基于微流控技术提出了一种新型可调光衰减器核心芯片结构，利用微流体和可压缩空气实现光衰减的可控调节，并基于此核心芯片设计了两种应用不同驱动技术的微流控光衰减器。通过高斯光束传播理论、亥姆霍兹方程、光场耦合理论与Mathematics软件分析了光衰减器内部光场分布特性，考虑了流体端面衍射影响，给出了流体端面位置与衰减量的关系及响应时间等性能参数。理论表明基于微流控技术的可调光衰减器衰减范围大于50 dB，系统响应时间约为0.01 s，具有衰减范围大、响应快、插入损耗小、回波损耗大的优点。所提出的光衰减器为寻求小体积、高性能、易集成、灵活可调的新型光通讯器件提供了新的思路。

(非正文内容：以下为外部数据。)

What follows belongs to an exercise in optimizing a design on an open flow for small area, a short achievable clock period and few clock cycles per item; a production flow would make more cautious choices. No run shown here included a check of the RTL's function; only the layout flow was run. Power is estimated from default activity; no workload was simulated.

==> flow/design.v, too long to show whole: its modules and the start of the top module <==
// module median_filter: 1032 lines
module median_filter #(
  parameter WIDTH = 8,
  parameter P_WIN = 5
) (
  input  logic [WIDTH*P_WIN*P_WIN-1:0]  filter_win_in,
  input  logic                          filter_in_vld,
  output logic                          filter_in_rdy,
  output logic [WIDTH-1:0]              filter_data_out,
  output logic                          filter_out_vld,
  input  logic                          filter_out_rdy,
  input  logic [5:0]                    r_mf_threshold,
  input  logic clk,
  input  logic rst_n
);
  // ...
==> flow/run.sh <==
#!/bin/bash
# synth_recipe.tcl (not shown) runs the flow's synth.tcl, then flattens the netlist and writes it again
# the make line also repeats each setting of config.mk as NAME=value (left out here)
make -C /OpenROAD-flow-scripts/flow DESIGN_CONFIG=/design/flow/config.mk WORK_HOME=/design/flow/orfs CLKGATE_MAP_FILE= SYNTH_SCRIPT=/design/flow/synth_recipe.tcl finish
==> flow/config.mk <==
export PLATFORM = sky130hd
export DESIGN_NAME = median_filter
export DESIGN_NICKNAME = median_filter
export VERILOG_FILES = /design/flow/design.v
export SDC_FILE = /design/flow/constraint.sdc
export NUM_CORES = 4
export LEC_CHECK = 0
export CAP_MARGIN = 20
export CORE_MARGIN = 2
export CORE_UTILIZATION = 60
export SETUP_SLACK_MARGIN = 4.0
export SLEW_MARGIN = 20
==> flow/constraint.sdc <==
create_clock -name core_clock -period 8.5 [get_ports {clk}]
set_input_delay 1.7000 -clock core_clock [delete_from_list [all_inputs] [get_ports {clk}]]
set_output_delay 1.7000 -clock core_clock [all_outputs]
set_load 0.01 [all_outputs]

Here the core structure of a new variable optical attenuator (VOA) based on microfluidics is presented, where the microfluid and compressible air are used to continuously change the optical energy by adjusting the attenuator. Based on this core structure, two variable optical attenuators using different driving technologies are given. By the propagation theory of Gaussian beam, Helmholtz equation, mode-coupling theory and Mathematics software, the optical field and characteristics of this VOA are researched in theory and the diffraction effect is discussed. The theory results indicate this VOA has big attenuation range (50 dB), quick response (0.01 s), small insertion loss and strong return loss. The presented attenuator can provide a new method for development of small, integrated and adjustable optical communication devices.